On September 1, Pfizer told regulators that the first participant in their trial had been enrolled. They also indicated they were adding a low dose of Ritonavir to the treatment regimen. Ritonavir is an antiretroviral medication used to treat HIV/AIDS. It helps slow the metabolism of Nirmatrelvir, allowing it to remain at higher concentrations in the body for a more extended period.

Then, more than a month after Merck’s interim findings demonstrated a 50 percent reduction in risk of hospitalization and death among COVID-19 positive high-risk patients treated with Molnupiravir, Pfizer announced on November 5 an interim analysis showing a remarkable 89 percent reduction in hospitalization and death as compared to those taking the placebo pills. Only three out of 389 participants (0.8 percent) taking Paxlovid were hospitalized, and no deaths occurred among those receiving the investigational drug. By comparison, in those receiving a placebo, 27 out of 385 participants (7.0 percent) were hospitalized, with seven subsequent deaths.

At the recommendation of the independent Data Monitoring Committee and in consultation with the US FDA, further enrollment into the study was discontinued so that the drug could be put into general use more rapidly. Based on the overwhelming efficacy of the data, Pfizer requested emergency use authorization from the FDA.

Subsequently, at the end of November, Merck announced the discouraging results of their final analysis from their final trial. They had to revise downward to 30 percent their estimates on Molnupiravir’s ability to prevent hospitalization among high-risk COVID patients (68 out of 699 (9.7 percent) in the placebo group versus 48 out of 709 (6.8 percent) in those receiving Molnupiravir). On a brighter note, they highlighted that while there were nine deaths among the placebo group, only one participant died taking the investigational drug, suggesting it is highly beneficial in preventing deaths.

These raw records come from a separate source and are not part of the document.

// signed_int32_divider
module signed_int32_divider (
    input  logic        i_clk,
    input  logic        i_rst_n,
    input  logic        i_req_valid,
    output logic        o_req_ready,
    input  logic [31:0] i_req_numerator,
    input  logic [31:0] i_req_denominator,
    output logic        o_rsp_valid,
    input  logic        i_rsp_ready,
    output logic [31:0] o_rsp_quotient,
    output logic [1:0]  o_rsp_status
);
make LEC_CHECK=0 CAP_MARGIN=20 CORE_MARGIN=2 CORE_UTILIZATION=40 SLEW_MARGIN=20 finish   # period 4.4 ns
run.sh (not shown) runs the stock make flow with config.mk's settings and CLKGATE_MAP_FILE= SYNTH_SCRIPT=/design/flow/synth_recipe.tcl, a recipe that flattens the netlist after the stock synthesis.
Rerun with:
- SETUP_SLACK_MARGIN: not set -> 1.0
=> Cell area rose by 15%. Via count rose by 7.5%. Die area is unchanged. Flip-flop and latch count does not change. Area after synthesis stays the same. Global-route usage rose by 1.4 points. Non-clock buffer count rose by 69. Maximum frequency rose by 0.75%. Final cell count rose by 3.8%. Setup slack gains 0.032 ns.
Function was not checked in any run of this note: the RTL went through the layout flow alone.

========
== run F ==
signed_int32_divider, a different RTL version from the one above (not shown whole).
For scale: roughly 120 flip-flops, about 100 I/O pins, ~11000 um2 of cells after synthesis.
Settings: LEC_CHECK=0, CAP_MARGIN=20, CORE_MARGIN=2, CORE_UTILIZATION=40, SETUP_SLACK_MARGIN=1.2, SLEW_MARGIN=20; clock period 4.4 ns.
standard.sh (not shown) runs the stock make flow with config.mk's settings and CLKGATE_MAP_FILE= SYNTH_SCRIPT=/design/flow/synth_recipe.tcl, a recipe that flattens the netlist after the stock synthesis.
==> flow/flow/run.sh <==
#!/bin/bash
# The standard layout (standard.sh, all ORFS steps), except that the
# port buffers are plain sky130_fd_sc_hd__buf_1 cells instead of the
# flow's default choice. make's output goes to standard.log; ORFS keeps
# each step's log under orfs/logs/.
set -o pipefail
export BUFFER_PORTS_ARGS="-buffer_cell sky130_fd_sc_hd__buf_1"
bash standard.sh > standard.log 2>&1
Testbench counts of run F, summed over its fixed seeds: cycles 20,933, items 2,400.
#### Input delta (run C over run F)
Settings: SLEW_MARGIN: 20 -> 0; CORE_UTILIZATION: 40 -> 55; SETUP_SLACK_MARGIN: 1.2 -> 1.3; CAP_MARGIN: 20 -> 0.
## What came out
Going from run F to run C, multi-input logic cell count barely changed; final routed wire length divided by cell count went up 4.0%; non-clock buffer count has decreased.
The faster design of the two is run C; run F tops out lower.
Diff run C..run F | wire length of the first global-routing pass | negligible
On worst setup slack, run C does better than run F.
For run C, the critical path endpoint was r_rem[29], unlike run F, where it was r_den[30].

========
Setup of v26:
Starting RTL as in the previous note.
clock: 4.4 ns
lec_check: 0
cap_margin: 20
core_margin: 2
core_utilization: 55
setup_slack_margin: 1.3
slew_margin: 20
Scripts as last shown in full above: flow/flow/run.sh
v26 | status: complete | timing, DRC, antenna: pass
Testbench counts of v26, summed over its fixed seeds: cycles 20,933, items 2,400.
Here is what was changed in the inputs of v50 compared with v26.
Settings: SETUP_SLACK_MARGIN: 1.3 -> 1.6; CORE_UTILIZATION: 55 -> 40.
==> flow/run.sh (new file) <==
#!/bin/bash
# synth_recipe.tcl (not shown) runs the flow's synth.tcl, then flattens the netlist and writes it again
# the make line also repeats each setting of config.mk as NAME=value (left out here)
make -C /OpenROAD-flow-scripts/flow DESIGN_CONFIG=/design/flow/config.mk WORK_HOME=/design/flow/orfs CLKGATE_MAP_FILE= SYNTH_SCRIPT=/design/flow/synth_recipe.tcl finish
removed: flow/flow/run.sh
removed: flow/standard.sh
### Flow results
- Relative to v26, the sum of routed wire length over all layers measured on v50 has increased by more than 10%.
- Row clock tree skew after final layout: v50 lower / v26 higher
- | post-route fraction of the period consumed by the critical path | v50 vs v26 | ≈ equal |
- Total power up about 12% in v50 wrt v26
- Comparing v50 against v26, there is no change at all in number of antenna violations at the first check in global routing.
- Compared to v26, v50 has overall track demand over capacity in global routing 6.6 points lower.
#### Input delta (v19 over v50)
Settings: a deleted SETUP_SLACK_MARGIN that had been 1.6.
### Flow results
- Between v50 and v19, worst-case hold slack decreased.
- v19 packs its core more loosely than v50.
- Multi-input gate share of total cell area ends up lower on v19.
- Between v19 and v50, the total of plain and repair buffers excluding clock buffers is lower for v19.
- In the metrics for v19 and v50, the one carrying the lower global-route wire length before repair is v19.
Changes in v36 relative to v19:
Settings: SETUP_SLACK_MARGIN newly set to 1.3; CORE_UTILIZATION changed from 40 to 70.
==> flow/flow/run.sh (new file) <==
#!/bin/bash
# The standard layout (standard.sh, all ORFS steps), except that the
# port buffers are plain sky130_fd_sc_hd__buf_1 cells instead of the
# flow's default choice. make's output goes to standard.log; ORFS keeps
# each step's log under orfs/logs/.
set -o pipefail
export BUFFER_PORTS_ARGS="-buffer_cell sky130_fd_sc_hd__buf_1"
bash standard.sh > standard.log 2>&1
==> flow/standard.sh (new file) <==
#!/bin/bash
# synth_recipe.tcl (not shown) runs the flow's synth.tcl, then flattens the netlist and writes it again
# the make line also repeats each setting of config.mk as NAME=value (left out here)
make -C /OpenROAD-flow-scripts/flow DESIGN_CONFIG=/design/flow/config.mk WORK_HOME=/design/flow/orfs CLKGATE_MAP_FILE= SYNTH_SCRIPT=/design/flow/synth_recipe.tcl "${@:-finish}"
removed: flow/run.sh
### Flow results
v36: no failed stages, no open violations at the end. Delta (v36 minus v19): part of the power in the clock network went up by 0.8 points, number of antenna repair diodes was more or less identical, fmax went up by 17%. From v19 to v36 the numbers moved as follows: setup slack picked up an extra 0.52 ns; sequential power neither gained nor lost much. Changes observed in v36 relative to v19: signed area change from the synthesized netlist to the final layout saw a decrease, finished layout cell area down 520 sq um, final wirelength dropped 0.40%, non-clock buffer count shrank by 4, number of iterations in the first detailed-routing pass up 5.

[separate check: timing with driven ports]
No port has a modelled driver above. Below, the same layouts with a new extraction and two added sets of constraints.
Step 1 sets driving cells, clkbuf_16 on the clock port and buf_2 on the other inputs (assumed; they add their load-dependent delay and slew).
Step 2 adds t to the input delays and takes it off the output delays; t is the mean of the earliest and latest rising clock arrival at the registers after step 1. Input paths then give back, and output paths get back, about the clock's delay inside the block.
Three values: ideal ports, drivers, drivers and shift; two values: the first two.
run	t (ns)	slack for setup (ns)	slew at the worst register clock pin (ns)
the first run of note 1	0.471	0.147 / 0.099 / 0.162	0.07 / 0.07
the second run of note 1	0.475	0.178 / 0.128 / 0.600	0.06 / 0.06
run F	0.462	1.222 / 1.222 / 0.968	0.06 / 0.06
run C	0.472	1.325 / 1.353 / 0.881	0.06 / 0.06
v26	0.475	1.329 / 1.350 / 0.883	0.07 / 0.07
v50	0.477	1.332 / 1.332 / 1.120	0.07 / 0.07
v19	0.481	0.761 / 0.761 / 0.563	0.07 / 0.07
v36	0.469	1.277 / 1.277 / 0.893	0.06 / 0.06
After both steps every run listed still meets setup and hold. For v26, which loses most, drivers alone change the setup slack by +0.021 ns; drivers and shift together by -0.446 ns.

By contrast, Pfizer’s recent final analysis results remained unchanged, suggesting that Paxlovid can prevent far more hospitalizations than Merck’s Molnupiravir. The two drugs appear to have similar efficacy in preventing deaths, though the numbers were too small to offer a cross-study comparison. In the last Pfizer study, 12 people died in the placebo group while no one died taking Paxlovid.

However, concerns have been raised that the use of Paxlovid in people with uncontrolled or undiagnosed HIV-1 infections could lead to possible HIV-1 drug resistance. Those with pre-existing liver or kidney disease or who use medications that could interact with Paxlovid should consult their physician to ensure the treatment is suitable.

According to CNN last month, on news of positive results for Paxlovid, the Biden administration announced it would purchase 10 million treatment courses for $5.3 billion. This is on top of 3.1 million treatment courses for Merck’s Molnupiravir, at a cost of $2.2 billion. Biden promised that more than 250,000 courses of Paxlovid would be available in January, and both giant pharmaceuticals are intending to ramp up production to meet continued demands for the treatment of symptomatic COVID-19.

With $36 billion in worldwide sales of its COVID-19 vaccines this year and a projected $18 billion in sales for Paxlovid next year, Pfizer is in a position to enrich their investors with obscene sums of money. The spread of Omicron and the White House opposition to any form of lockdown or other significant public health effort have assured Wall Street that pandemic profiteering will continue unabated. The White House has guaranteed it will not lift a finger to prevent the spread of infection, while SARS-CoV-2 enjoys a wide berth in finding new ways to mutate continuously.

The development of these treatments is without doubt a testament to the scientific ingenuity and collaborative effort that have made possible designing, testing and producing these drugs in a few short months. However, they also underscore the criminal negligence and failures of governments to implement broad public health measures that could have ended the pandemic once and for all, instead of ensuring dependence on such treatments to save just a fraction of lives that could have been saved through an elimination strategy.